Let me give you an example of the kind of strength I’m talking about.   In 1988 during the struggle against racial oppression in South Africa called apartheid, Walter Wink was invited to do workshops on nonviolence in that country.  He writes:  “At worship each morning, we sang [an old hymn]:  Thine be the glory

“Someone had made a large wooden cross from a couple of planks about eight feet high and four feet wide, and during the service participants were asked to affix their names to it.  The name-bearing cross would have provided the police with a ready-made roster of those apprehended in a raid.  Hence the act of placing one’s name upon a cross during a service of worship signified:  ‘I am a person who is willing to suffer in the struggle against apartheid.’

“The act further signified:  ‘Not only am I willing in principle to suffer and risk for the sake of opposing apartheid, but I do put myself at risk here and now, by giving up the possibility of remaining anonymous on this occasion.’

“The workshop ended with a final service of worship.  We asked each participant to write down on a piece of construction paper the name of the particular power that had him or her most in its thrall.  Our aim was to provide an occasion for persons to become conscious of the Powers that prevent, or try to prevent, their being faithful to the Kingdom of God in their own South African context.  People wrote phrases like ‘Fear of Death,’ ‘Fear of Torture,’ ‘Separation from Family,’ and ‘Fear of Detention.’  Holding these insignia aloft, the people now formed a procession, at the head of which was the great cross with their names attached.  The procession circled the room and sang:  Thine be the glory.

“When the procession and the hymn ended, the cross with its names attached was placed against a wall.  Participants carried the sign bearing the names of the Powers they feared to the coal stove and burned them.  Someone said a prayer, and the event was over.”[4]  Yes, the event was over, but the nonviolent struggle continued, fueled by countless acts of resistance like the ones Wink described, until apartheid was no more in South Africa.

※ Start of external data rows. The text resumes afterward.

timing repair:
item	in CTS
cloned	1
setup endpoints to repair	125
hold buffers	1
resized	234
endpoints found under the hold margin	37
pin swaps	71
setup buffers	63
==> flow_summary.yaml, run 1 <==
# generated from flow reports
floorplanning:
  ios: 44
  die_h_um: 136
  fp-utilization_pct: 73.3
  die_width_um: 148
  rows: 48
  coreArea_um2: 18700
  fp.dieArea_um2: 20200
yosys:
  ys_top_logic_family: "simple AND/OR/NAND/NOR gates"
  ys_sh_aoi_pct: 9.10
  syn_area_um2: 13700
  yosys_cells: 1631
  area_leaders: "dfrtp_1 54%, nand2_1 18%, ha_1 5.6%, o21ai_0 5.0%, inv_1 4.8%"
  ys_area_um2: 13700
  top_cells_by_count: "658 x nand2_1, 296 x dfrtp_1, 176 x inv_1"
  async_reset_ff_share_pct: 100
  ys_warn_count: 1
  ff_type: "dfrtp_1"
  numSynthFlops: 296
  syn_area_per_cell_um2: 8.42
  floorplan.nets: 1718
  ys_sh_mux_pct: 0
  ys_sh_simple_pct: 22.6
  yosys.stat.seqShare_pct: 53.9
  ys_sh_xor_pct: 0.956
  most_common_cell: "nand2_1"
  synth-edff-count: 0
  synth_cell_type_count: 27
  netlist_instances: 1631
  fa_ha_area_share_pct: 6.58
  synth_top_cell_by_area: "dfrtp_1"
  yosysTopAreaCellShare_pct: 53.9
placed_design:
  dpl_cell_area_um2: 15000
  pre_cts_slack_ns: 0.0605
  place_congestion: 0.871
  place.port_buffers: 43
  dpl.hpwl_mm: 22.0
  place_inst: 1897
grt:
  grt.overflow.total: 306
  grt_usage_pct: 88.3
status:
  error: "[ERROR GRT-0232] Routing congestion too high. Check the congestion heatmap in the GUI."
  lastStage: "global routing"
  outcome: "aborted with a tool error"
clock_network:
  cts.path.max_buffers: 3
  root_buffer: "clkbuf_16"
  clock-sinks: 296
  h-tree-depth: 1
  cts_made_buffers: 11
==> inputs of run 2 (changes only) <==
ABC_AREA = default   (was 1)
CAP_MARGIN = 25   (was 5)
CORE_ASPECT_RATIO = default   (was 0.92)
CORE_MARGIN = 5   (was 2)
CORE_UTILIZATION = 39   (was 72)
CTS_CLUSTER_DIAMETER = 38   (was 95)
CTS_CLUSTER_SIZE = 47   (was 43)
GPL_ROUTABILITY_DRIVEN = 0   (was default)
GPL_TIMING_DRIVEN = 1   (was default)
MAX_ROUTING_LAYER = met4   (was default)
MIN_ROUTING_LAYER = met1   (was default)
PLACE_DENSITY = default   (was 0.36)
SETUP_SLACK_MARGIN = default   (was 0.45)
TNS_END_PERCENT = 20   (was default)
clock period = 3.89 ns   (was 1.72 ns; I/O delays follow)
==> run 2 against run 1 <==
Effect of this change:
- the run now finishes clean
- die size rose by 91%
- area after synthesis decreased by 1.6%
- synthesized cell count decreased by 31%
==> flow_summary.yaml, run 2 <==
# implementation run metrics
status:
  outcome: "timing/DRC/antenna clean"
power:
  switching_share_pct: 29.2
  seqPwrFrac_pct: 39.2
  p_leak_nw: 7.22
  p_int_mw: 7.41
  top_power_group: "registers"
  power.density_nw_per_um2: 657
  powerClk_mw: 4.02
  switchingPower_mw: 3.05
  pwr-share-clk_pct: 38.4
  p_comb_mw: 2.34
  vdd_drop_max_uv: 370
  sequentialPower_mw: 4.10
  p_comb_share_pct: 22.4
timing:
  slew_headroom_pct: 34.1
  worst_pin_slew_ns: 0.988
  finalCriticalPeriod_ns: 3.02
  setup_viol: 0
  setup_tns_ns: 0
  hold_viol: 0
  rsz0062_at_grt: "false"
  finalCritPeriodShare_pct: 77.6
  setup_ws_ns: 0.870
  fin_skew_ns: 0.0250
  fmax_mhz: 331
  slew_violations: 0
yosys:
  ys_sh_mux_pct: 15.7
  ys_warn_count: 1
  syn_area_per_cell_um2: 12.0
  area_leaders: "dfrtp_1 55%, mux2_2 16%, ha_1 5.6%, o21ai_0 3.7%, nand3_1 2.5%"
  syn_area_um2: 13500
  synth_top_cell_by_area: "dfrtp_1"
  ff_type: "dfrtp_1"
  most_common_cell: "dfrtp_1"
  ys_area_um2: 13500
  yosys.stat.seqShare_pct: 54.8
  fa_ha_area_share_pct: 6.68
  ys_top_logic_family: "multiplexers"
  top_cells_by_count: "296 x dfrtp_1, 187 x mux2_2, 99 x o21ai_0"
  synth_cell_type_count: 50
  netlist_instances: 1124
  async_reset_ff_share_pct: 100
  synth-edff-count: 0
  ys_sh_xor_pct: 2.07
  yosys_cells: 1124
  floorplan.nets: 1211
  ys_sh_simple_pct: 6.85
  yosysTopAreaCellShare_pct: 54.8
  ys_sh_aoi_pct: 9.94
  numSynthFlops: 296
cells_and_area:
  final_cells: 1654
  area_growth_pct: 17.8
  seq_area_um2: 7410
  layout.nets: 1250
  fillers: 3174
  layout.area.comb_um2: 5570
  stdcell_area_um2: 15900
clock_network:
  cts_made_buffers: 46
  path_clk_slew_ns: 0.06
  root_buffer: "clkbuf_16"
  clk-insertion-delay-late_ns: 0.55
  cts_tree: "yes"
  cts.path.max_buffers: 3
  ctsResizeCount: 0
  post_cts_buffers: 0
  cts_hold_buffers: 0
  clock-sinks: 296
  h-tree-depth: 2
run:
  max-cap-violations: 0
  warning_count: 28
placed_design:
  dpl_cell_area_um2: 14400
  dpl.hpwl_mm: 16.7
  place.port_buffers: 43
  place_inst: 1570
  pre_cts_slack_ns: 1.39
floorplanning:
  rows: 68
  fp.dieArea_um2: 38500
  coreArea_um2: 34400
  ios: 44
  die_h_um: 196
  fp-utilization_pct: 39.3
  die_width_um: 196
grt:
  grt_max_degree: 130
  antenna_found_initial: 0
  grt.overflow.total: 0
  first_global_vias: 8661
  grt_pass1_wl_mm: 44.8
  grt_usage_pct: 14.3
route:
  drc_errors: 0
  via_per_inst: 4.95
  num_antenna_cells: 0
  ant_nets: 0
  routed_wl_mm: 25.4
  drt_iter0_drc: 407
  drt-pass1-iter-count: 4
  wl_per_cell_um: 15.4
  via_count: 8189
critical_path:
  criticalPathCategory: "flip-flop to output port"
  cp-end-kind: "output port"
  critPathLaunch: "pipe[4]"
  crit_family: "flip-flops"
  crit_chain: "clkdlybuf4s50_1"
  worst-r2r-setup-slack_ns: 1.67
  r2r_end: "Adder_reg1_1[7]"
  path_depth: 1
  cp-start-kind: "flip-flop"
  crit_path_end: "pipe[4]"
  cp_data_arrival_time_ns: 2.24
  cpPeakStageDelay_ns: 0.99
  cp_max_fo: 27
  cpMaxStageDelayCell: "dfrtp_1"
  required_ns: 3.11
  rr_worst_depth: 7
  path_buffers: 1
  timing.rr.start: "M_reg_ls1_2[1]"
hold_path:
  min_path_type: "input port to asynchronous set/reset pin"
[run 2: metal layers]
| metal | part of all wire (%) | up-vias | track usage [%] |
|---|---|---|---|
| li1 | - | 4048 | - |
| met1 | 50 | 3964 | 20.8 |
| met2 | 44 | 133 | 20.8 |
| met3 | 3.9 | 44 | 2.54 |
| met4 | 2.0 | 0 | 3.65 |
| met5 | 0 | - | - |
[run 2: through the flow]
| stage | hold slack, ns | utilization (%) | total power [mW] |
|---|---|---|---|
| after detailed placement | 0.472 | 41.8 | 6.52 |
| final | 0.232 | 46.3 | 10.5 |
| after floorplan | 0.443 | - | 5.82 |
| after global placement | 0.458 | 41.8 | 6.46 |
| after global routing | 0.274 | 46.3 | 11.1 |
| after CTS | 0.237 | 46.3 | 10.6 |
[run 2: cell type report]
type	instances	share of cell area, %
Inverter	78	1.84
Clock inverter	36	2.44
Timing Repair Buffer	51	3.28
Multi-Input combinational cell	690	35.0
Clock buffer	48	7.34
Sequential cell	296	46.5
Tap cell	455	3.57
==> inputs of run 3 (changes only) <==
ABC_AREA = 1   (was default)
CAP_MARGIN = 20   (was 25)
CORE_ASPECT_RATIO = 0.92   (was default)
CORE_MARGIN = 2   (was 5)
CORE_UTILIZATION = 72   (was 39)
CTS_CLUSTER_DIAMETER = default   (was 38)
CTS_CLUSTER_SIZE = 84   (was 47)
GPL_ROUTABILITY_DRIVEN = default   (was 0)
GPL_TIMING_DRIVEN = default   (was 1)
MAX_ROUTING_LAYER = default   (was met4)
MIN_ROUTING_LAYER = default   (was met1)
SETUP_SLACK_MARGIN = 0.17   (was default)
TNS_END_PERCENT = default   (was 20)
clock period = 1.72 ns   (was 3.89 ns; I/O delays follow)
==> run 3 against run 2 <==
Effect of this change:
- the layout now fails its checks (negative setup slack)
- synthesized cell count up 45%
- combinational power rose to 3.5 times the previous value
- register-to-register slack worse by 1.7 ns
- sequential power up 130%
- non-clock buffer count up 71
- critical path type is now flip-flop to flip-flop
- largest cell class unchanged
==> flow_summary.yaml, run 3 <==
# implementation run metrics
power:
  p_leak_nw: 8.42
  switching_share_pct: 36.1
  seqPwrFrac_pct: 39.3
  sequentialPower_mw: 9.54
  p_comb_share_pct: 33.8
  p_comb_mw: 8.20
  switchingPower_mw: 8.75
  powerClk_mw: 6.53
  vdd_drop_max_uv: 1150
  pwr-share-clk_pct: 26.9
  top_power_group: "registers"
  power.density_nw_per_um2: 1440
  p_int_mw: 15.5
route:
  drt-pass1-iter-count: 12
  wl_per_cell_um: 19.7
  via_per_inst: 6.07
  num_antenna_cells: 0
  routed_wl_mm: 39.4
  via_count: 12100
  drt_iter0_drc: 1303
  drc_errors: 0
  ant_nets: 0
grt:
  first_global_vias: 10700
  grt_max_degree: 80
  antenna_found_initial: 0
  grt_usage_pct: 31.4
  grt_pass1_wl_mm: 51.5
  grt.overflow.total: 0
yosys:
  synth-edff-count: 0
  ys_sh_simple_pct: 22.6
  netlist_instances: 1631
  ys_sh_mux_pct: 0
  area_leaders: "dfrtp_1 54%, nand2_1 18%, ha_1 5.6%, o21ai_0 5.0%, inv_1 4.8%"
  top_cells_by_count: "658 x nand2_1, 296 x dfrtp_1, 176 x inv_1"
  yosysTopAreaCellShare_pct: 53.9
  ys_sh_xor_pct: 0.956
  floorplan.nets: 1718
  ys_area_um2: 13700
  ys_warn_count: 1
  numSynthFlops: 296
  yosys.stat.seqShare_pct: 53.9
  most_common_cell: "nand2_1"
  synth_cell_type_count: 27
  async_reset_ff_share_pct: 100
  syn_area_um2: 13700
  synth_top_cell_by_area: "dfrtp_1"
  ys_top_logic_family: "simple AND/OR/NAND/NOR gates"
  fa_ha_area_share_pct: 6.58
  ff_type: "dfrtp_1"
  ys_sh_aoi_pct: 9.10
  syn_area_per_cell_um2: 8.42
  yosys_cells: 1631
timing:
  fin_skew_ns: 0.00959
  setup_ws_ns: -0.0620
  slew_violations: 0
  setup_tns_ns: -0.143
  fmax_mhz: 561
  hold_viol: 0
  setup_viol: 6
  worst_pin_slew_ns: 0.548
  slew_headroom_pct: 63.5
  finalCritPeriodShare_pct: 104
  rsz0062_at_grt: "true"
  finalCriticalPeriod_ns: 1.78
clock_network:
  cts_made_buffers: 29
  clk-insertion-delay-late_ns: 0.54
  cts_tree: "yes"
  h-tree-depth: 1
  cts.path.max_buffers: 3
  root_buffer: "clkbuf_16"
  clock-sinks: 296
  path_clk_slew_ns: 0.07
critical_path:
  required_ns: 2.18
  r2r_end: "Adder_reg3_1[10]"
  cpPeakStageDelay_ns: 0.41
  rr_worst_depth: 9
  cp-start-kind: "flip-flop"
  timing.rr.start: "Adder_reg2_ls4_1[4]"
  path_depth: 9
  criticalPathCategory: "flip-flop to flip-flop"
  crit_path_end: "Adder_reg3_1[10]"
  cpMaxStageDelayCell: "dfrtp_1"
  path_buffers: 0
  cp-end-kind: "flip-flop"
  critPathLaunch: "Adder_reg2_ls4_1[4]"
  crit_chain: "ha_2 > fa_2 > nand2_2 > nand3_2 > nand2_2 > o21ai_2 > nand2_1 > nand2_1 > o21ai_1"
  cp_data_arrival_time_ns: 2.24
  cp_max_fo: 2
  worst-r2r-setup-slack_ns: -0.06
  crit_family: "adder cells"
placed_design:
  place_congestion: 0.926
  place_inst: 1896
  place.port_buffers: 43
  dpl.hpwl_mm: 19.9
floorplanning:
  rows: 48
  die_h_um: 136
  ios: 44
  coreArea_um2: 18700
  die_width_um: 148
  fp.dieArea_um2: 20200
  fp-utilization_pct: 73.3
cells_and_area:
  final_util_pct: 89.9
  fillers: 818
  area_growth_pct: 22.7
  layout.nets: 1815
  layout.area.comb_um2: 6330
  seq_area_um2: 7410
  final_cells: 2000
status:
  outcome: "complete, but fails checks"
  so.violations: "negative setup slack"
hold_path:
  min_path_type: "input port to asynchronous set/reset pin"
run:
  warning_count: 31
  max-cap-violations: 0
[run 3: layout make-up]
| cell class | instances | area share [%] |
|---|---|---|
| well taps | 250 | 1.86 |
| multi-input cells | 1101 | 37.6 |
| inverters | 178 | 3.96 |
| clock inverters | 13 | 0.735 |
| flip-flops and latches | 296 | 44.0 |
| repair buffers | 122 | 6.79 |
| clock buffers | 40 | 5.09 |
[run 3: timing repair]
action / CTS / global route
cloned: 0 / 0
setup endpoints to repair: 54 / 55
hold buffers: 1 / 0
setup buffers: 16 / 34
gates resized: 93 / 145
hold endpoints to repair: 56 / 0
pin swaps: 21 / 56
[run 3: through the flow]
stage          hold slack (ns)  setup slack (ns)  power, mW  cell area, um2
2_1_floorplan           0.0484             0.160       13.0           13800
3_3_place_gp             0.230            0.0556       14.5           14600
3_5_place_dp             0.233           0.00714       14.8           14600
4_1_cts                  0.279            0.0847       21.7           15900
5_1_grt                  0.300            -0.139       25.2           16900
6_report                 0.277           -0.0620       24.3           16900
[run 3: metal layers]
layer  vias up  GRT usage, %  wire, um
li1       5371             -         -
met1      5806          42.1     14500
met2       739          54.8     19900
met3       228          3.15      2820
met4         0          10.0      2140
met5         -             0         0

My brothers and sisters, we have a choice to make today.  Will we align ourselves with a system that relies on intimidation, military might, and the threatened use of violence to achieve its goals?  Or will we join the puny little Jesus parade that subverts every system of domination by lifting up the way of nonviolent resistance taught and practiced by Jesus?  We should decide carefully as our response to the reign of God is at stake here.   And wouldn’t it be amazing if this year we managed to move beyond the barriers so that our participation in this puny little Jesus parade actually contributed to changing us?  May God make it so.  Amen.      



[2] Petty, John. "Lectionary Blogging: Palm Sunday, Mark 11: 1-11." 'progressive Involvement' N.p., 26 Mar. 2012. Web. 30 Mar. 2015.

[3] Myers, Ched. Binding the Strong Man: A Political Reading of Mark's Story of Jesus. Maryknoll, NY: Orbis, 1988. 292+. Print.

[4] Wink, Walter. Just Jesus: My Struggle to Become Human:. New York: Image, 2014. 141-43. Print.